La morte di Paolo Cannì nel dialogo tra un alunno e un insegnante

"Incontro Rosario il mio alunno di quinto anno"

di Mario Tamburino

Sit in per Paolo Cannì
Sit in per Paolo Cannì

Ragusa – La foto sorridente del ragazzo di trentuno anni, padre di un bimbo di quattro, che si è tolto la vita dopo essere stato licenziato è appiccicata sul vetro della porta automatica che funge da ingresso al centro commerciale. 
Sotto all’immagine stampata su di un foglio di carta attaccato forse dai colleghi di lavoro solo due parole: “Ciao” e poi il nome del giovane suicida.
Proprio lì, accanto ad un gruppetto di curiosi che si accampano attorno a quel viso, incontro Rosario il mio alunno di quinto anno. 
Un saluto cordiale per l’incontro imprevisto e un’inevitabile battuta indicando l’immagine che desta il brusio di commento dei passanti. “Professore, certo che per fare una cosa del genere ci vuole coraggio”. “Coraggio? – ribatto, preso un po’ alla sprovvista, mentre il termine pronunciato dal mio alunno si associa, nella mia mente, alle espressioni quasi di ammirazione seguite, da parte di tanti, al suicidio del regista Mario Monicelli – Ci vuole coraggio per vivere, ci vuole coraggio ad affrontare la vita di ogni giorno con tutti i suoi problemi, non per fuggire”. Devo andare via.
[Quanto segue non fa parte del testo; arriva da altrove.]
## src/rtl/syn_fifo_pkg.sv

```systemverilog
// Shared width helpers and the wrapping pointer increment for syn_fifo.
package syn_fifo_pkg;

    function automatic int ptr_w(input int depth);
        return $clog2(depth);
    endfunction

    function automatic int cnt_w(input int depth);
        return $clog2(depth + 1);
    endfunction

    // Wrap explicitly at depth-1 so non-power-of-two depths stay in range.
    function automatic int unsigned ptr_inc(input int unsigned ptr, input int unsigned depth);
        return (ptr == depth - 1) ? 32'd0 : ptr + 32'd1;
    endfunction

endpackage

```

## src/rtl/syn_fifo_ram.sv

```systemverilog
// Storage for syn_fifo: synchronous write, registered read, storage not reset.
// Latency: read data appears the cycle after re_i. No flow control of its own; the caller gates we_i/re_i.
// Same-address read and write in one cycle returns the old contents.
module syn_fifo_ram #(
    parameter int WIDTH = 8,
    parameter int DEPTH = 8,
    parameter int AW    = 3
) (
    input  logic             clk,
    input  logic             rst,
    input  logic             we_i,
    input  logic [AW-1:0]    waddr_i,
    input  logic [WIDTH-1:0] wdata_i,
    input  logic             re_i,
    input  logic [AW-1:0]    raddr_i,
    output logic [WIDTH-1:0] rdata_o
);

    logic [WIDTH-1:0] mem_q [DEPTH];
    logic [WIDTH-1:0] rdata_q;

    always_ff @(posedge clk) begin
        if (we_i) begin
            mem_q[waddr_i] <= wdata_i;
        end
    end

    // Only the output register is reset; stale storage is never observable.
    always_ff @(posedge clk) begin
        if (rst) begin
            rdata_q <= '0;
        end else if (re_i) begin
            rdata_q <= mem_q[raddr_i];
        end
    end

    assign rdata_o = rdata_q;

endmodule

```

## src/rtl/syn_fifo.sv

```systemverilog
// Single-clock FIFO with occupancy count, almost flags and optional sticky errors (SYN_FIFO_ERR_EN).
// Latency: flags/count follow the accepting edge; rd_data/rd_valid one cycle after rd_en is accepted.
// Backpressure: writes dropped when full unless a read frees a slot; reads dropped when empty.
module syn_fifo
    import syn_fifo_pkg::*;
#(
    parameter int WIDTH     = 8,
    parameter int DEPTH     = 8,
    parameter int AFULL_TH  = DEPTH - 1,
    parameter int AEMPTY_TH = 1
) (
    input  logic                      clk,
    input  logic                      rst,
    input  logic                      wr_en,
    input  logic [WIDTH-1:0]          wr_data,
    input  logic                      rd_en,
    output logic [WIDTH-1:0]          rd_data,
    output logic                      rd_valid,
    output logic                      full,
    output logic                      empty,
    output logic                      almost_full,
    output logic                      almost_empty,
    output logic [cnt_w(DEPTH)-1:0]   count
`ifdef SYN_FIFO_ERR_EN
    ,
    output logic                      overflow,
    output logic                      underflow
`endif
);

    localparam int PW = ptr_w(DEPTH);
    localparam int CW = cnt_w(DEPTH);

    localparam logic [CW-1:0] FULL_CNT   = CW'(DEPTH);
    localparam logic [CW-1:0] AFULL_CNT  = CW'(AFULL_TH);
    localparam logic [CW-1:0] AEMPTY_CNT = CW'(AEMPTY_TH);

    logic [PW-1:0] wr_ptr_q, wr_ptr_d;
    logic [PW-1:0] rd_ptr_q, rd_ptr_d;
    logic [CW-1:0] count_q, count_d;
    logic          rd_valid_q, rd_valid_d;

    logic full_s;
    logic empty_s;
    logic wr_acc;
    logic rd_acc;

    assign full_s  = (count_q == FULL_CNT);
    assign empty_s = (count_q == '0);

    // A full FIFO still takes a write when a read frees the oldest slot this edge.
    assign wr_acc = wr_en && (!full_s || rd_en);
    assign rd_acc = rd_en && !empty_s;

    always_comb begin
        wr_ptr_d   = wr_ptr_q;
        rd_ptr_d   = rd_ptr_q;
        count_d    = count_q;
        rd_valid_d = rd_acc;

        if (wr_acc) begin
            wr_ptr_d = PW'(ptr_inc(32'(wr_ptr_q), DEPTH));
        end
        if (rd_acc) begin
            rd_ptr_d = PW'(ptr_inc(32'(rd_ptr_q), DEPTH));
        end

        case ({wr_acc, rd_acc})
            2'b10:   count_d = count_q + CW'(1);
            2'b01:   count_d = count_q - CW'(1);
            default: count_d = count_q;
        endcase
    end

    always_ff @(posedge clk) begin
        if (rst) begin
            wr_ptr_q   <= '0;
            rd_ptr_q   <= '0;
            count_q    <= '0;
            rd_valid_q <= 1'b0;
        end else begin
            wr_ptr_q   <= wr_ptr_d;
            rd_ptr_q   <= rd_ptr_d;
            count_q    <= count_d;
            rd_valid_q <= rd_valid_d;
        end
    end

    syn_fifo_ram #(
        .WIDTH (WIDTH),
        .DEPTH (DEPTH),
        .AW    (PW)
    ) u_ram (
        .clk     (clk),
        .rst     (rst),
        .we_i    (wr_acc),
        .waddr_i (wr_ptr_q),
        .wdata_i (wr_data),
        .re_i    (rd_acc),
        .raddr_i (rd_ptr_q),
        .rdata_o (rd_data)
    );

    assign rd_valid     = rd_valid_q;
    assign count        = count_q;
    assign full         = full_s;
    assign empty        = empty_s;
    assign almost_full  = (count_q >= AFULL_CNT);
    assign almost_empty = (count_q <= AEMPTY_CNT);

`ifdef SYN_FIFO_ERR_EN
    logic overflow_q, overflow_d;
    logic underflow_q, underflow_d;

    always_comb begin
        overflow_d  = overflow_q  | (wr_en && !wr_acc);
        underflow_d = underflow_q | (rd_en && empty_s);
    end

    always_ff @(posedge clk) begin
        if (rst) begin
            overflow_q  <= 1'b0;
            underflow_q <= 1'b0;
        end else begin
            overflow_q  <= overflow_d;
            underflow_q <= underflow_d;
        end
    end

    assign overflow  = overflow_q;
    assign underflow = underflow_q;
`endif

endmodule
```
Ci vediamo a scuola. 
Tra le mura familiari del mio Istituto sono subito ripreso dal vortice delle cose consuete: interrogazioni e scrutini da preparare, numeri e scartoffie. Ho un’ora libera. Impegnato in una sortita di alleggerimento dall’assedio dell’insegnante in classe è ancora Rosario che mi viene incontro mentre leggiucchio qualcosa in sala insegnanti. “Sa professore – mi confida con l’aria di chi ci pensa su già da un po’ – le cose che ci diciamo sembrano insignificanti e invece poi uno scopre che non è così”. E continua: “Ieri sera guardavo il telegiornale con mio padre e ho commentato la notizia della malattia che ha colpito di nuovo Steve Jobs”. 
Subito mi torna alla memoria la lezione d’inglese durante la quale avevo fatto studiare ai miei alunni il discorso tenuto dal fondatore di Apple ai neolaureati della Stanford University, nel 2005. “Ho raccontato a mio padre del tumore al pancreas di Jobs e dell’intervento subito nel 2004. Mio papà mi guarda stupito e fa: ‘Chi te le dice queste cose?'”.
Il nostro dialogo ritorna fatalmente alla discussione interrotta davanti all’ingresso del centro commerciale. “E adesso che il male ritorna, che si fa?” gli chiedo. In un contesto culturale in cui si sta sempre più diffondendo e radicando il convincimento che un uomo e la sua vita valgono finché ‘producono’ o ‘funzionano’ o non sono di peso a nessuno, il giudizio del mio alunno mi sembra decisivo. “Si continua a lottare” risponde Saro. “É importante – spiega – il modo in cui un padre affronta le difficoltà della vita. Se davanti agli ostacoli dicesse che è giusto farla finita, anche il figlio, un giorno, potrebbe essere spinto a fare lo stesso di fronte ai suoi problemi”.
Quale posizione umana testimoniamo di fronte all’esistenza? A scuola, in famiglia nel contesto sociale e politico che, in un modo o nell’altro, determiniamo? Anche questo attiene alla questione morale e riguarda solo noi. 
La risposta che di fatto viviamo dentro circostanze apparentemente insignificanti di ogni giorno, possono far morire o esaltare il desiderio di vivere di chi ci sta a guardare.